We're watching the Conservative party go completely mad.
............
Owen Paterson MP@OwenPaterson

"The Tories will leave the EU...win a general election...destroy Corbyn...facilitate Farage’s retirement...

purge the Tory party of its hardcore Remainers

and embark on a radical remodelling of Britain’s economy...the alternative is socialist calamity."

https://telegraph.co.uk/politics/2019/08/14/tory-arch-remainers-will-soon-find-have-no-place-left-party/

Frankiestein402 · 17/08/2019 18:07

@cendrillonsings
You didn't post this from the same poll:-
"Imagine the final outcome of Brexit was Britain leaving the European Union without any deal. Would you consider this to..
Total acceptable: 38%
Total unacceptable: 49%

Or this:-
"Imagine the final outcome of Brexit was Britain leaving the
European Union with an alternative deal that included remiaing
in the single market and customs union. Would you consider this to be...
Total acceptable: 54
Total unaccdptable: 27

BigChocFrenzy · 17/08/2019 18:09

Better watch out you don't get purged, if you're a Tory Remainer

HateIsNotGood · 17/08/2019 18:12

Now an idea that attracts my attention is a Ken Clarke/Harriet Harman joint PM-ship. A combination of these 2 very experienced politicians could well get my 'vote'.
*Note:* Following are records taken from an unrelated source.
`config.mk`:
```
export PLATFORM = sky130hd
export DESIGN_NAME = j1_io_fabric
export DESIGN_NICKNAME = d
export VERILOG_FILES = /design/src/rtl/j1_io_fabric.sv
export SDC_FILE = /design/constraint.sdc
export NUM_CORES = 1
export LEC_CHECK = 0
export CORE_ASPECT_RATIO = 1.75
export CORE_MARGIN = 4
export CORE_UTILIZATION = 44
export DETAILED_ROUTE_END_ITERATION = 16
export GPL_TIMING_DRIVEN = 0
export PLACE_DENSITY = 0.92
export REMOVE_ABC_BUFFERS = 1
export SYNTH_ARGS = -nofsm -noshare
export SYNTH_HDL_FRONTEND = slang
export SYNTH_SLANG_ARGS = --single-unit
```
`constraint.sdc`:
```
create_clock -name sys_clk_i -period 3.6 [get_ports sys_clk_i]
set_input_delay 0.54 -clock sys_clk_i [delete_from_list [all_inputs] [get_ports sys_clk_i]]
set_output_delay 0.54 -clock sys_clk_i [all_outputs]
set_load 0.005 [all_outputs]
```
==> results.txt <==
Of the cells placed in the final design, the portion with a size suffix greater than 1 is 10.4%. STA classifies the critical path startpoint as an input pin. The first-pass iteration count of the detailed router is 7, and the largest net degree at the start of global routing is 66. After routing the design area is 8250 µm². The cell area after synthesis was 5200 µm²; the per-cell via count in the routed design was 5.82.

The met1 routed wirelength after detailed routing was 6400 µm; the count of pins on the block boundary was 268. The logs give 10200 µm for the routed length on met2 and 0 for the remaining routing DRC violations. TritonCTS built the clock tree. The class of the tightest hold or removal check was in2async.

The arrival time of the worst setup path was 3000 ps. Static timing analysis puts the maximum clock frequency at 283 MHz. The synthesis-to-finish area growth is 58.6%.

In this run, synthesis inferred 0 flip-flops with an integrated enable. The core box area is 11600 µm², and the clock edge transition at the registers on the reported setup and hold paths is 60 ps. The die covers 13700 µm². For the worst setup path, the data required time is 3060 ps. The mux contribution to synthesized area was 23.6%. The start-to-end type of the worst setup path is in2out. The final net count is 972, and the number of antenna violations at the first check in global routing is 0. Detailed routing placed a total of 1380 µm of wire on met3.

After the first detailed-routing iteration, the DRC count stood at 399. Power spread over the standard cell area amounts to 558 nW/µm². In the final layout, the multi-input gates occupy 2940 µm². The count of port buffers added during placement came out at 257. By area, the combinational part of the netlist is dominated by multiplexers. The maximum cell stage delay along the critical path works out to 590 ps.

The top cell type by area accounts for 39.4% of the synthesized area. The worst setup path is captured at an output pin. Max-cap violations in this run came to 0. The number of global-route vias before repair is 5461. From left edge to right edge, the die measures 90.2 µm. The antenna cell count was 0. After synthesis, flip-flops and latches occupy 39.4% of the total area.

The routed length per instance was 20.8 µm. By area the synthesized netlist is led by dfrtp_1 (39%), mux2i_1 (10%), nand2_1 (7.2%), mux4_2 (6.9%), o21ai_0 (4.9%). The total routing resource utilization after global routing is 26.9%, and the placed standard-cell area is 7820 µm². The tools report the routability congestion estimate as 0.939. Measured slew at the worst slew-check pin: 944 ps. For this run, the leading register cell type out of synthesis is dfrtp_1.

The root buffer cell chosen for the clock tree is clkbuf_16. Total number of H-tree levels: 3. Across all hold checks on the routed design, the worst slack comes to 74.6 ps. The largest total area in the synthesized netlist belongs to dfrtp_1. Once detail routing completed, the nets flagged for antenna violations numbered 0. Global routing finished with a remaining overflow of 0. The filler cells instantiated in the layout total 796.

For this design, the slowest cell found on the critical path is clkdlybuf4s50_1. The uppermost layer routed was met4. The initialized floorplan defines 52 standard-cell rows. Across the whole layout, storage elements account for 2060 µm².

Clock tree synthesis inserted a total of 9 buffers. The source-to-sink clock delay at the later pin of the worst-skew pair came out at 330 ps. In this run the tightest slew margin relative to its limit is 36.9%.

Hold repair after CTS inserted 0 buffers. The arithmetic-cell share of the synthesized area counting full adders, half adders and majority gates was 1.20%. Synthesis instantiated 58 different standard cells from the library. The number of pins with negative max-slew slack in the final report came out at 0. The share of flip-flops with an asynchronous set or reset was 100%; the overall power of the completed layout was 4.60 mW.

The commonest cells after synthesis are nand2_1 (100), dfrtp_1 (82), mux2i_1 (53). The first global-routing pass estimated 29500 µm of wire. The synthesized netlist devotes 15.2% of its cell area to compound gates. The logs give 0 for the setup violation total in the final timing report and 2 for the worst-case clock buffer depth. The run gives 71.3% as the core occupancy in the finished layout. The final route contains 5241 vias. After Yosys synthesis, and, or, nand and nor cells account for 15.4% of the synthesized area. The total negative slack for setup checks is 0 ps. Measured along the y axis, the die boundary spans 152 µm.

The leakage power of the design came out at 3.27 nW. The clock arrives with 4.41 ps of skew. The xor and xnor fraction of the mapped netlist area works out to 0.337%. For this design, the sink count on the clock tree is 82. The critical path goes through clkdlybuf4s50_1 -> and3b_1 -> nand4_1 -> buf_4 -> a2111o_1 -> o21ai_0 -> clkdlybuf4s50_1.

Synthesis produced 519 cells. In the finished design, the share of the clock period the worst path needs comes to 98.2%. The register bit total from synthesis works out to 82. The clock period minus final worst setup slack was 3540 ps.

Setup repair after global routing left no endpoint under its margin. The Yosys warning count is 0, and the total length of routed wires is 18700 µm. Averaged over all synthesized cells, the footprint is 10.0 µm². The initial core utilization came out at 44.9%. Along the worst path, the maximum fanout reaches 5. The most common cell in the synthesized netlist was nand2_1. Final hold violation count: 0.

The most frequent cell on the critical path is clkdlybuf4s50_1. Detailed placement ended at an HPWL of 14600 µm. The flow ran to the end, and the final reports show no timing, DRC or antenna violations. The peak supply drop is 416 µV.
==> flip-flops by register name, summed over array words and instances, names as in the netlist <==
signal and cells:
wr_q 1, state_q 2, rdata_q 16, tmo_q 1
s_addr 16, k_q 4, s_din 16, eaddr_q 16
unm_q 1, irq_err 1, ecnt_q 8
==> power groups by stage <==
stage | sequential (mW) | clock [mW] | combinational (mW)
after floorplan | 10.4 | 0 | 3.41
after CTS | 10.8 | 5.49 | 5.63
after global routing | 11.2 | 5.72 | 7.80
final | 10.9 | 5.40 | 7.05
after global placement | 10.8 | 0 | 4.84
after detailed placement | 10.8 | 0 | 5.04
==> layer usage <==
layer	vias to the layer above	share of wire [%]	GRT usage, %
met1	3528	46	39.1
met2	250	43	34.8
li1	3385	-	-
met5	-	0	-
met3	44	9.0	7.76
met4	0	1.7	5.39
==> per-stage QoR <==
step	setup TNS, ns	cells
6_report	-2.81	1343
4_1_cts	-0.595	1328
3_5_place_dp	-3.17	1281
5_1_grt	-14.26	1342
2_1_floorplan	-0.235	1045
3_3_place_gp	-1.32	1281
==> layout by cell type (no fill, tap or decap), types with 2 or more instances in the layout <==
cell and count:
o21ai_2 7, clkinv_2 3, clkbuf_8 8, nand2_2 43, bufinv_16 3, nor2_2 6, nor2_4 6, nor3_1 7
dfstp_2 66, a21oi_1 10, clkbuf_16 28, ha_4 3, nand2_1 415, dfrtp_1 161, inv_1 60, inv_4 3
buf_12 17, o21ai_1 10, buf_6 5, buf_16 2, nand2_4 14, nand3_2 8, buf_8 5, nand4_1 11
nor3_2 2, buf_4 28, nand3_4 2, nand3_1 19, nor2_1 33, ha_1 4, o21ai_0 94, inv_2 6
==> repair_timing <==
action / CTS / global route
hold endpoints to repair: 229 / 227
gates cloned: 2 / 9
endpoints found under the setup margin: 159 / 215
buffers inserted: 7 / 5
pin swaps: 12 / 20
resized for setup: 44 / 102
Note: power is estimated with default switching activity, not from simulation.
===== src/rtl/hazard_sched.sv =====
// Hazard scheduler for the 5-stage core: operand forwarding, load-use and PC-write
// interlocks, and a wait/timeout FSM for multi-cycle data-memory accesses.
module hazard_sched #(
    parameter int unsigned MEM_TIMEOUT = 16,
    parameter int unsigned CW          = 5
) (
    input  logic       clk,
    input  logic       reset,
    input  logic       Match_1E_M,
    input  logic       Match_1E_W,
    input  logic       Match_2E_M,
    input  logic       Match_2E_W,
    input  logic       Match_12D_E,
    input  logic       RegWriteM,
    input  logic       RegWriteW,
    input  logic       MemtoRegE,
    input  logic       PCWrD,
    input  logic       BranchMissed,
    input  logic       MemReqM,
    input  logic       MemReadyM,
    output logic [1:0] ForwardAE,
    output logic [1:0] ForwardBE,
    output logic       StallF,
    output logic       StallD,
    output logic       StallE,
    output logic       StallM,
    output logic       FlushD,
    output logic       FlushE,
    output logic       FlushW,
    output logic       MemError
);

    typedef enum logic [1:0] {
        ST_IDLE = 2'd0,
        ST_WAIT = 2'd1,
        ST_ERR  = 2'd2
    } mem_state_t;

    mem_state_t      state;
    logic [CW-1:0]   cnt;
    logic            pcw_e;
    logic            pcw_m;
    logic            pcw_w;
    logic            ldr_stall;
    logic            pc_pend;
    logic            mem_stall;

    // Forwarding: the younger result in M wins over W.
    always_comb begin
        ForwardAE = 2'b00;
        ForwardBE = 2'b00;
        if (Match_1E_M && RegWriteM)      ForwardAE = 2'b10;
        else if (Match_1E_W && RegWriteW) ForwardAE = 2'b01;
        if (Match_2E_M && RegWriteM)      ForwardBE = 2'b10;
        else if (Match_2E_W && RegWriteW) ForwardBE = 2'b01;
    end

    assign ldr_stall = Match_12D_E & MemtoRegE;
    assign pc_pend   = PCWrD | pcw_e | pcw_m;

    // ERR never stalls so the faulting instruction can drain out of M.
    always_comb begin
        mem_stall = 1'b0;
        case (state)
            ST_IDLE: mem_stall = MemReqM & ~MemReadyM;
            ST_WAIT: mem_stall = ~MemReadyM;
            default: mem_stall = 1'b0;
        endcase
    end

    // A memory stall freezes F..M and suppresses flushes; branch resolution repeats.
    always_comb begin
        StallF = 1'b0;
        StallD = 1'b0;
        StallE = 1'b0;
        StallM = 1'b0;
        FlushD = 1'b0;
        FlushE = 1'b0;
        FlushW = 1'b0;
        if (mem_stall) begin
            StallF = 1'b1;
            StallD = 1'b1;
            StallE = 1'b1;
            StallM = 1'b1;
            FlushW = 1'b1;
        end else begin
            StallF = ldr_stall | pc_pend;
            StallD = ldr_stall;
            FlushD = pc_pend | pcw_w | BranchMissed;
            FlushE = ldr_stall | BranchMissed;
        end
    end

    // PC-write shadow pipeline, held alongside the datapath during memory stalls.
    always_ff @(posedge clk or posedge reset) begin
        if (reset) begin
            pcw_e <= 1'b0;
            pcw_m <= 1'b0;
            pcw_w <= 1'b0;
        end else if (!mem_stall) begin
            pcw_e <= PCWrD & ~FlushE;
            pcw_m <= pcw_e;
            pcw_w <= pcw_m;
        end
    end

    // Memory wait FSM with timeout counter and sticky error flag.
    always_ff @(posedge clk or posedge reset) begin
        if (reset) begin
            state    <= ST_IDLE;
            cnt      <= '0;
            MemError <= 1'b0;
        end else begin
            case (state)
                ST_IDLE: begin
                    if (MemReqM && !MemReadyM) begin
                        state <= ST_WAIT;
                        cnt   <= CW'(1);
                    end
                end
                ST_WAIT: begin
                    if (MemReadyM) begin
                        state <= ST_IDLE;
                        cnt   <= '0;
                    end else if (cnt == CW'(MEM_TIMEOUT)) begin
                        state    <= ST_ERR;
                        MemError <= 1'b1;
                    end else begin
                        cnt <= cnt + CW'(1);
                    end
                end
                default: begin
                    state <= ST_IDLE;
                    cnt   <= '0;
                end
            endcase
        end
    end

endmodule


===== config.mk =====
export PLATFORM = sky130hd
export DESIGN_NAME = hazard_sched
export DESIGN_NICKNAME = d
export VERILOG_FILES = /design/src/rtl/hazard_sched.sv
export SDC_FILE = /design/constraint.sdc
export NUM_CORES = 1
export LEC_CHECK = 0
export CAP_MARGIN = 20
export CORE_MARGIN = 2
export CORE_UTILIZATION = 42
export CTS_CLUSTER_SIZE = 25
export DETAILED_ROUTE_END_ITERATION = 7
export GPL_TIMING_DRIVEN = 0
export PLACE_DENSITY = 0.75
export SLEW_MARGIN = 20
export SYNTH_ARGS = -nofsm -noshare
export SYNTH_HDL_FRONTEND = slang
export SYNTH_SLANG_ARGS = --single-unit

===== constraint.sdc =====
create_clock -name clk -period 2 [get_ports clk]
set_input_delay 0.4 -clock clk [delete_from_list [all_inputs] [get_ports clk]]
set_output_delay 0.4 -clock clk [all_outputs]
set_load 0.05 [all_outputs]

==> impl_results.md <==
- Outcome: finished clean
- Max VDD drop: 661 µV
- Final hold viol count: 0
- Overflow left after global routing: 0
- H-tree lvl count: 1
- WL per Instance: between 10 and 15 µm
- DRT met1 WL: 617 µm
- Sink Count: 11
- Maximum fanout along the worst path: 2
- Critical R2R Launch: cnt[0]
- Yosys Warn Count: 0
- CTS Root Cell: clkbuf_4
- Worst Reg-to-Reg Cells: 5
- # IOs: 26
- Metal3 WL: 49 µm
- Vias in the first global route: 567
- Via-to-Cell Ratio: 4.97
- FF-to-FF End: cnt[1]
- Crit path launch: RegWriteM
- Clk Latency, worst-skew pair: 270 ps
- Fin area: 973 µm²
- Worst path required time: 1600 ps
- DRC errors left: 0
- Average size of a mapped cell: 9.86 µm²
- Die area: 1930 µm²
- RSZ-0062 raised after global routing: false
- Max Clk Rate: 516 MHz
- #FFs+latches synth: 11
- Detailed Route WL: 1.39 mm
- Setup tns final: 0 ps
- I/O Buffers: 25
- Syn Nets: 84
- Site row count: 14
- Fin crit share: 96.9%
- Met2 wire len: approximately 720 µm
- N_diodes: 0
- Worst Setup EP: ForwardAE[1]
- Pwr dens: 789 nW/µm²
- TritonCTS clock tree: yes
- DP Area: 947 µm²
- Minimum clock period: around 1900 ps
- Detailed Route Iter0 Violations: 9
- Fin nets: between 100 and 150
- Antenna violations before repair: 0
- CP endpoint kind: output port
- Post-synthesis cell area: 671 µm²
- Pre-antenna DRT Iters: 4
- Die Y-Extent: 44.0 µm
- Hold slack: 400 ps
- CTS Buf Count: 3
- WP data arrival: 1540 ps
- Final-report setup violation count: 0
- Largest net degree at the start of global routing: 12
- Fill count: roughly 130
- Share of layout cells above drive strength 1: ~30%
- Post-Route Skew: around 2.3 ps
- First-pass GRT wire length: 2.38 mm
- Global Route Usage Sum: between 10% and 20%
- Max Used Layer: met3
- Vias post-DR: ~570
- Clk slew on worst S/H paths: around 70 ps
- Sequential area share after synthesis: around two fifths
- Worst setup SP type: input pin
- Crit path kind: in -> out
- Maximum clock insertion buffer count: 2
- R2R setup slack: 400 ps
- GPL Wtd Cong: 0.826
- Cells after Synth: between 60 and 70
- Worst Tran Pin Value: just under 500 ps
- Synth cell types: 32
- Remaining antenna violation count: 0
- MaxCap Viol Count: 0
- Die W: around 44 µm
- Max_slew headroom: 67.0%
- Core region area: 1510 µm²
- HPWL after DPL: roughly 1.1 mm
- LEAKAGE: about 0.47 nW
- Most frequent cells in the layout: clkdlybuf4s50_1, dfrtp_1, buf_4
- Starting Density: 44.5%
- Worst hold-check path type: in -> async
- Synth-to-Final Area Change: 45.1%
- Most common cell after layout, fill and taps aside: clkdlybuf4s50_1
- Final Slew Violations: 0
==> routing by layer <==
layer	GRT usage [%]	vias to the layer above
met5	0	-
met3	6.25	0
li1	-	297
met4	3.64	0
met2	27.4	7
met1	20.8	267
==> synth_stat cells <==
cell type	instances	area (µm²)
or2_2	1	6.26
nor2_1	6	22.5
o32ai_1	1	8.76
nor3b_1	1	7.51
o21ai_0	1	5.00
o31a_1	1	8.76
o21ai_4	1	16.3
a22o_1	2	17.5
nand2_1	5	18.8
a21oi_1	3	15.0
ha_1	2	25.0
nor4bb_4	1	25.0
nand3_1	3	15.0
nand3b_1	1	7.51
xnor2_1	1	8.76
or3b_1	1	8.76
a31oi_1	1	6.26
buf_4	3	22.5
nor2b_1	1	6.26
and4_2	1	10.0
dfrtp_1	11	275
and2_1	3	18.8
nor3_1	2	10.0
o22a_1	1	8.76
inv_1	6	22.5
mux2_2	2	22.5
nand2b_1	1	6.26
or4b_1	1	10.0
and2_2	1	7.51
mux2i_1	1	10.0
and2b_1	1	7.51
a221o_1	1	10.0
==> how the worst min path moves through the flow <==
| stage | from | slack, ps | cells past startpoint | endpoint |
|---|---|---|---|---|
| after floorplan | reset | 250 | 1 | MemError |
| after global placement | MemError | 450 | 1 | MemError |
| after detailed placement | MemError | 460 | 1 | MemError |
| after CTS | reset | 410 | 2 | cnt[0] |
| after global routing | reset | 430 | 2 | pcw_w |
| final | reset | 400 | 2 | pcw_w |
==> logic make-up (layout without fill, tap and decap cells) <==
logic type / count (synthesis) / count (layout) / share of synthesized area (%)
multiplexers: 3 / 3 / 4.85
XOR/XNOR: 1 / 1 / 1.31
AO/OA/AOI/OAI: 12 / 12 / 14.4
AND/OR/NAND/NOR: 30 / 30 / 28.0
flip-flops: 11 / 11 / 41.0
adder cells (fa/ha/maj): 2 / 2 / 3.73
buffers and inverters: 9 / 40 / 6.72
==> power by group <==
group          internal [mW]  leakage (nW)  total [mW]  switching, mW
sequential             0.259         0.145       0.290         0.0306
combinational          0.141         0.305       0.326          0.185
clock                 0.0741        0.0177       0.153         0.0784
total                  0.475         0.468       0.769          0.294
==> critical path: stages <==
cell             delay [ps]
clkdlybuf4s50_1         460
and2_1                  140
dlygate4sd2_1           530
==> metrics by stage <==
step / power (mW) / utilization, % / setup slack (ps) / std cells
global placement: 0.619 / 62.9 / -789 / 109
finish: 0.769 / 64.6 / 61.6 / 115
floorplan: 0.515 / - / 58.0 / 68
detailed placement: 0.625 / 62.9 / -815 / 109
CTS: 0.770 / 63.5 / 3.76 / 113
global route: 0.815 / 64.6 / 29.0 / 115
==> area by class of cell <==
cell class	instances	area, µm²	area share (%)
sequential	11	275	28.3
inverter	6	22.5	2.31
timing repair buffer	27	241	24.8
multi-input combinational	48	364	37.4
buffer	3	22.5	2.31
clock inverter	1	5.00	0.514
clock buffer	3	22.5	2.31
tap	16	20.0	2.06
==> state kept, by name, summed over array words and instances (netlist names) <==
name      cells
pcw_e         1
pcw_m         1
pcw_w         1
MemError      1
state         2
cnt           5
==> timing repair <==
item,CTS,global route
hold buffers,0,0
setup buffers,0,2
pin swaps,1,1
resized for setup,42,6
gates cloned,0,0
hold endpoints to repair,0,0
setup endpoints to repair,11,7
Power figures use the tool's default switching activity.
Unless the 'infinitum' aspects of the WA backstop, highlighted by the AG, Geoffrey Cox, can be altered to be time-limited, before No Deal Leave.

woman19 · 17/08/2019 18:13

I am actually worried about Grieve's safety BigChoc He is such a nice man.
From that peculiar you gov poll too:
70%.

Westminstenders: Charge!!!!
CendrillonSings · 17/08/2019 18:14

Since I’m not a politician or even a party member, I don’t think there’s much they can do to me. I’ll still vote for them over Corbyn any day of the week though - he and his coterie are the one thing keeping us loyal. If someone like Blair were leader, I’d vote Labour for the first time, god help me.